Covid 19 has triggered not only a health crisis, but also an economic and social crisis as well. Undoubtedly, it is the science-based pharma industry along with the medical fraternity who are on the front lines of the battle against this global pandemic. And while the industry remains committed to ensuring uninterrupted supplies of medicines to patients, it is focused on delivering new innovations to fight Covid and other diseases as well as address unmet medical needs that help patients lead fuller and productive lives.
There is no better time than now for the industry to set the right priorities and re-augment the development engine by exploring new opportunities with interventions such as genetics, cellular programming, nanotechnology, bionics; employing digital technologies in business and integrating research and technology to create a patient-focused value-based healthcare chain.
The progress of scientific knowledge, technological prowess, and research-driven treatments for many complex diseases such as rheumatoid arthritis, psoriasis, Crohn's disease have begun to drive knowledge-rich scientific conversations and engagements between the pharmaceutical industry and HCPs. In addition to digital tools being used in clinical development, other streams of pharma business such as manufacturing, supply chain, marketing, disease management, patient-support programmes are undergoing transformation owing to rapid digitalisation. And while this is true of the pharma industry, the entire healthcare ecosystem is already witnessing the power of technology and transformation is underway.
Technology will change the way in which healthcare is consumed and delivered. Patients will have access to tele-health. E-counselling, and home health will become increasingly important as more and more patients begin to employ technology for widening access to healthcare. HCPs have already begun to use technology in diagnosis and consultations and even interactions with the pharma industry is being driven digitally.

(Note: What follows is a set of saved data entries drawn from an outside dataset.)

[src/rtl/vc_input_buffer.sv]
// Router input buffer: NUM_VC independent circular FIFOs behind one shared write port,
// with per-VC pop, head output, occupancy, full flag, credit return and sticky error flags.
module vc_input_buffer #(
    parameter int  DATA_W = 23,
    parameter int  DEPTH  = 8,
    parameter int  NUM_VC = 2,
    localparam int CNT_W  = $clog2(DEPTH + 1),
    localparam int VC_W   = (NUM_VC > 1) ? $clog2(NUM_VC) : 1
) (
    input  logic                     clk,
    input  logic                     rst,
    input  logic [DATA_W-1:0]        in_data,
    input  logic                     in_valid,
    input  logic [VC_W-1:0]          in_vc,
    input  logic [NUM_VC-1:0]        pop,
    output logic [NUM_VC*DATA_W-1:0] out_data,
    output logic [NUM_VC-1:0]        out_valid,
    output logic [NUM_VC*CNT_W-1:0]  count,
    output logic [NUM_VC-1:0]        full,
    output logic [NUM_VC-1:0]        credit_ret,
    output logic                     overflow_err,
    output logic                     underflow_err
);
    localparam int               PTR_W    = $clog2(DEPTH);
    localparam logic [CNT_W-1:0] FULL_CNT = CNT_W'(DEPTH);

    logic [DATA_W-1:0] r_mem    [NUM_VC][DEPTH];
    logic [PTR_W-1:0]  r_rd_ptr [NUM_VC];
    logic [PTR_W-1:0]  r_wr_ptr [NUM_VC];
    logic [CNT_W-1:0]  r_count  [NUM_VC];
    logic [NUM_VC-1:0] r_credit;
    logic              r_overflow;
    logic              r_underflow;

    logic [NUM_VC-1:0] w_nonempty;
    logic [NUM_VC-1:0] w_wr_acc;
    logic [NUM_VC-1:0] w_pop_acc;

    // A full VC still takes a write when its head leaves in the same cycle.
    always_comb begin
        for (int v = 0; v < NUM_VC; v++) begin
            w_nonempty[v] = (r_count[v] != '0);
            w_wr_acc[v]   = in_valid && (in_vc == VC_W'(v)) &&
                            ((r_count[v] != FULL_CNT) || pop[v]);
            w_pop_acc[v]  = pop[v] && w_nonempty[v];
        end
    end

    // NOTE: sequential state uses non-blocking assignments so every register samples pre-edge values.
    always_ff @(posedge clk) begin
        if (rst) begin
            for (int v = 0; v < NUM_VC; v++) begin
                r_rd_ptr[v] <= '0;
                r_wr_ptr[v] <= '0;
                r_count[v]  <= '0;
            end
            r_credit    <= '0;
            r_overflow  <= 1'b0;
            r_underflow <= 1'b0;
        end else begin
            for (int v = 0; v < NUM_VC; v++) begin
                if (w_wr_acc[v])  r_wr_ptr[v] <= r_wr_ptr[v] + PTR_W'(1);
                if (w_pop_acc[v]) r_rd_ptr[v] <= r_rd_ptr[v] + PTR_W'(1);
                r_count[v] <= r_count[v] + CNT_W'(w_wr_acc[v]) - CNT_W'(w_pop_acc[v]);
            end
            r_credit <= w_pop_acc;
            if (in_valid && !(|w_wr_acc))  r_overflow  <= 1'b1;
            if (|(pop & ~w_nonempty))      r_underflow <= 1'b1;
        end
    end

    // NOTE: storage has no reset; cleared pointers and counts make stale entries unreachable.
    always_ff @(posedge clk) begin
        for (int v = 0; v < NUM_VC; v++) begin
            if (!rst && w_wr_acc[v]) r_mem[v][r_wr_ptr[v]] <= in_data;
        end
    end

    // NOTE: every output gets a default before the loop so no latch is inferred.
    always_comb begin
        out_data  = '0;
        count     = '0;
        full      = '0;
        out_valid = w_nonempty;
        for (int v = 0; v < NUM_VC; v++) begin
            out_data[v*DATA_W +: DATA_W] = w_nonempty[v] ? r_mem[v][r_rd_ptr[v]] : '0;
            count[v*CNT_W +: CNT_W]      = r_count[v];
            full[v]                      = (r_count[v] == FULL_CNT);
        end
    end

    assign credit_ret    = r_credit;
    assign overflow_err  = r_overflow;
    assign underflow_err = r_underflow;
endmodule

[config.mk]
export PLATFORM = sky130hd
export DESIGN_NAME = vc_input_buffer
export DESIGN_NICKNAME = d
export VERILOG_FILES = /design/src/rtl/vc_input_buffer.sv
export SDC_FILE = /design/constraint.sdc
export NUM_CORES = 1
export LEC_CHECK = 0
export ABC_AREA = 1
export ABC_CLOCK_PERIOD_IN_PS = 4400
export BUFFER_PORTS_ARGS = -buffer_cell sky130_fd_sc_hd__clkbuf_2
export CAP_MARGIN = 25
export CORE_MARGIN = 5
export CORE_UTILIZATION = 30
export CTS_CLUSTER_SIZE = 10
export DETAILED_ROUTE_END_ITERATION = 8
export MAX_ROUTING_LAYER = met4
export PLACE_DENSITY = 0.55
export SLEW_MARGIN = 20
export SYNTH_ARGS = -nofsm -noshare
export SYNTH_HDL_FRONTEND = slang
export SYNTH_SLANG_ARGS = --single-unit
[constraint.sdc]
create_clock -name clk -period 4.4 [get_ports clk]
set_clock_uncertainty 0.2 [all_clocks]
set_input_delay 1.32 -clock clk [delete_from_list [all_inputs] [get_ports clk]]
set_output_delay 1.32 -clock clk [all_outputs]
set_load 0.01 [all_outputs]
==> results.md, run 1 <==
- Dpl ws: 0.942 ns
- Top FF cell, synth: edfxtp_1
- Commonest non-fill, non-tap cell in the layout: nand2_1
- Worst hold path type: reg2reg
- Core area: 57700 µm²
- Worst-path clk slew: 0.05 ns
- Maximum vdd drop: 269 µV
- Flops & latches, synth: 392
- Post-Synth XOR/XNOR Area: 0.00301
- Post-synthesis simple-gate area fraction: 0.202
- Critical path startpoint category: flop
- Final #Nets: 1907
- Multi-input gate area: 3980 µm²
- Mux cell area share after synthesis: 0
- Fin crit share: 0.904
- Critical Path End Type: output port
- Synth Area in Adders: 0.0130
- Async SR Flop Fraction: 0
- H-tree depth: 2
- Total net switching power: 3.72 mW
- Setup_tns: 0 ns
- DP HPWL: 23.8 mm
- Comb pwr share: 0.305
- Synth Area in Compound Gates: 0.00458
- Initial antenna violation count: 2
- Power per cell area: 540 nW/µm²
- Final-report setup violation count: 0
- WL/cell: 15.7 µm
- Width of the die: 251 µm
- Leak pwr: 8.76 nW
- Top post-synthesis cells by area: edfxtp_1, nand2_1, nand3_1, inv_1, nor2_1
- Fill count: 5775
- Die area: 63200 µm²
- Vias per cell: 4.35
- CTS resizes: 0
- Maximum buffer depth of the clock tree: 3
- Internal: 7.15 mW
- Cell area after synthesis: 17500 µm²
- EDFF count, synth: 380
- Via Count: 11487
- Biggest area consumer among synthesized cells: edfxtp_1
- Post-route worst setup slack: 0.421 ns
- Count of different cell masters after synthesis: 24
- Number of global-route vias before repair: 11122
- I/O pins: 91
- Drt first pass iters: 4
- Most frequent cells in the layout: nand2_1, edfxtp_1, inv_1
- # DRC: 0
- First-pass GRT wire length: 64.0 mm
- CTS sink cnt: 392
- Mapped Nets: 1813
- CP Max Fanout: 58
- Register Area: 11700 µm²
- Crit path arrival time: 2.46 ns
- Post-CTS Setup Inserts: 0
- Starting density of the core: 0.303
- Fmax: 0.251 GHz
- Final hold vios: 0
- Largest family of logic cells by synthesized area: simple AND/OR/NAND/NOR gates
- Final WL: 41.4 mm
- Post-Syn Instances: 1767
- Skew-Pair Late Insertion Delay: 0.56 ns
- CTS buffer count: 46
- Seq/Total Area, Yosys: 0.666
- Share of the synthesized area in the top cell type: 0.653
- Net Sw Frac: 0.342
- Total grt overflow: 0
- Sequential Power Share: 0.395
- Worst slew margin relative to its limit: 0.520
- CTS Hold Bufs: 0
- Synth Warn #: 0
- Status: complete, no violations
- Placer Congestion: 0.760
- DR iter-0 viols: 788
- Avg Cell Area, Syn: 9.90 µm²
- Final min period: 3.98 ns
- CTS tree: built
- # rows: 88
- RSZ-0062 raised after global routing: false
- Final ANT Viol Nets: 0
- Area grow syn2layout: 15.1%
- Max_cap viols: 0
- Worst slew pin tran: 0.718 ns
- Fin. max-slew vios: 0
- Gr usage total: 0.133
- Clock power frac: 0.301
- Share of layout cells above drive strength 1: 0.155
- I/O Buffers: 90
- CP Data Required Time: 2.88 ns
- Largest net degree at the start of global routing: 95
- Root buffer cell: clkbuf_16
- Critical path class: reg2out
- Die Ht: 251 µm
==> metal layers <==
| metal | share of wire | global-route usage | wire [µm] | vias up |
|---|---|---|---|---|
| met5 | 0 | - | 0 | - |
| met4 | 0.031 | 0.0441 | 1290 | 0 |
| met3 | 0.047 | 0.0243 | 1930 | 74 |
| met2 | 0.48 | 0.218 | 19700 | 226 |
| met1 | 0.45 | 0.168 | 18500 | 5479 |
| li1 | - | - | - | 5708 |
==> layout make-up <==
| class | count | area share |
|---|---|---|
| timing repair buffer | 122 | 0.0387 |
| inverter | 408 | 0.0764 |
| clock inverter | 6 | 0.00255 |
| tap | 765 | 0.0475 |
| multi-input combinational | 891 | 0.198 |
| sequential | 392 | 0.579 |
| antenna | 2 | 0.000249 |
| clock buffer | 53 | 0.0585 |
==> path summary, 6_finish.rpt <==
check | from | end | slack (ns) | cells after the start
hold / removal | overflow_err | overflow_err | 0.29 | 2
setup reg to reg | r_count[0][2] | r_mem[0][33] | 1.90 | 6
hold reg to reg | overflow_err | overflow_err | 0.29 | 2
setup / recovery | r_rd_ptr[0][3] | out_data[36] | 0.42 | 8
==> synthesized netlist by cell type (10+ instances only) <==
| cell type | count |
|---|---|
| dfxtp_1 | 12 |
| nand2_1 | 482 |
| inv_1 | 278 |
| ha_1 | 15 |
| edfxtp_1 | 380 |
| clkbuf_1 | 12 |
| nor2_1 | 111 |
| buf_2 | 38 |
| inv_2 | 95 |
| clkinv_1 | 30 |
| nand3_1 | 241 |
| buf_1 | 10 |
| a21oi_1 | 10 |
| buf_4 | 14 |
| nor3_1 | 16 |
==> logic make-up after synthesis <==
group | count (synthesis)
AND/OR/NAND/NOR | 853
AO/OA/AOI/OAI | 15
adder cells (fa/ha/maj) | 17
buffers and inverters | 484
flip-flops | 392
XOR/XNOR | 6
==> state kept, by name, indices dropped and copies added (netlist names) <==
| register | cells |
|---|---|
| r_rd_ptr | 6 |
| overflow_err | 1 |
| r_count | 8 |
| credit_ret | 2 |
| underflow_err | 1 |
| r_wr_ptr | 6 |
| r_mem | 368 |
==> stage by stage <==
stage | hold slack [ns] | area, µm² | power (mW) | cells | util
after floorplan | 0.273 | 17500 | 6.48 | 1767 | -
after global placement | 0.265 | 18900 | 7.73 | 2578 | 0.328
after detailed placement | 0.288 | 18900 | 7.75 | 2578 | 0.328
after CTS | 0.297 | 20100 | 11.1 | 2637 | 0.349
after global routing | 0.319 | 20100 | 11.5 | 2639 | 0.349
final | 0.288 | 20100 | 10.9 | 2639 | 0.349
==> power by group through the flow <==
stage	sequential [mW]	clock (mW)	combinational (mW)
finish	4.29	3.27	3.31
global route	4.30	3.52	3.72
CTS	4.29	3.36	3.40
detailed placement	4.37	0	3.39
global placement	4.37	0	3.36
floorplan	4.37	0	2.12
==> critical path, stage by stage, from the launching register on <==
cell and delay (ns):
edfxtp_1 0.44, inv_2 0.53, buf_12 0.35, nand2_1 0.09, nand3_1 0.08, nand3_1 0.08, nand2_1 0.08, nor2_1 0.06
clkbuf_2 0.13
(Power assumes the default switching activity.)
==> inputs of run 2 (changes only) <==
Settings changed: ABC_CLOCK_PERIOD_IN_PS 4400 to 3620, PLACE_DENSITY 0.55 to 0.56, RECOVER_POWER set to 25.
Clock period 4.4 ns to 3.62 ns, I/O delays scaled along.
==> run 2 against run 1 <==
Largest power group unchanged. Largest cell class unchanged. Utilization increased by 0.37 points. Combinational power increased by 25%. Flip-flop and latch count unchanged. Via count increased by 0.13%. Sequential power increased by 22%.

In this digitally enabled ecosystem, we are already witnessing a change in the manner in which patients demand healthcare services. This health-seeking behaviour will call for innovative & patient-focused healthcare policies. To begin with, increasing public healthcare spending from the current 1.28 % to 2.5 % of GDP, as envisaged in the National Health Policy 2017; building innovative healthcare financing models through strong public-private partnerships, and empowering patients with a well -regulated Over-the-counter (OTC) medicines policy, are progressive steps that will widen access to healthcare for patients in the country.
Going ahead, innovation and a multi-stakeholder collaboration among Government, private sector, academia, technology & health start-ups, experts and other stakeholders will pave the way for a stronger patient-centric and technology-enabled healthcare system.
As they say, “He who has health has hope and he who has hope has everything.” So, let us work towards a future where Health meets Hope.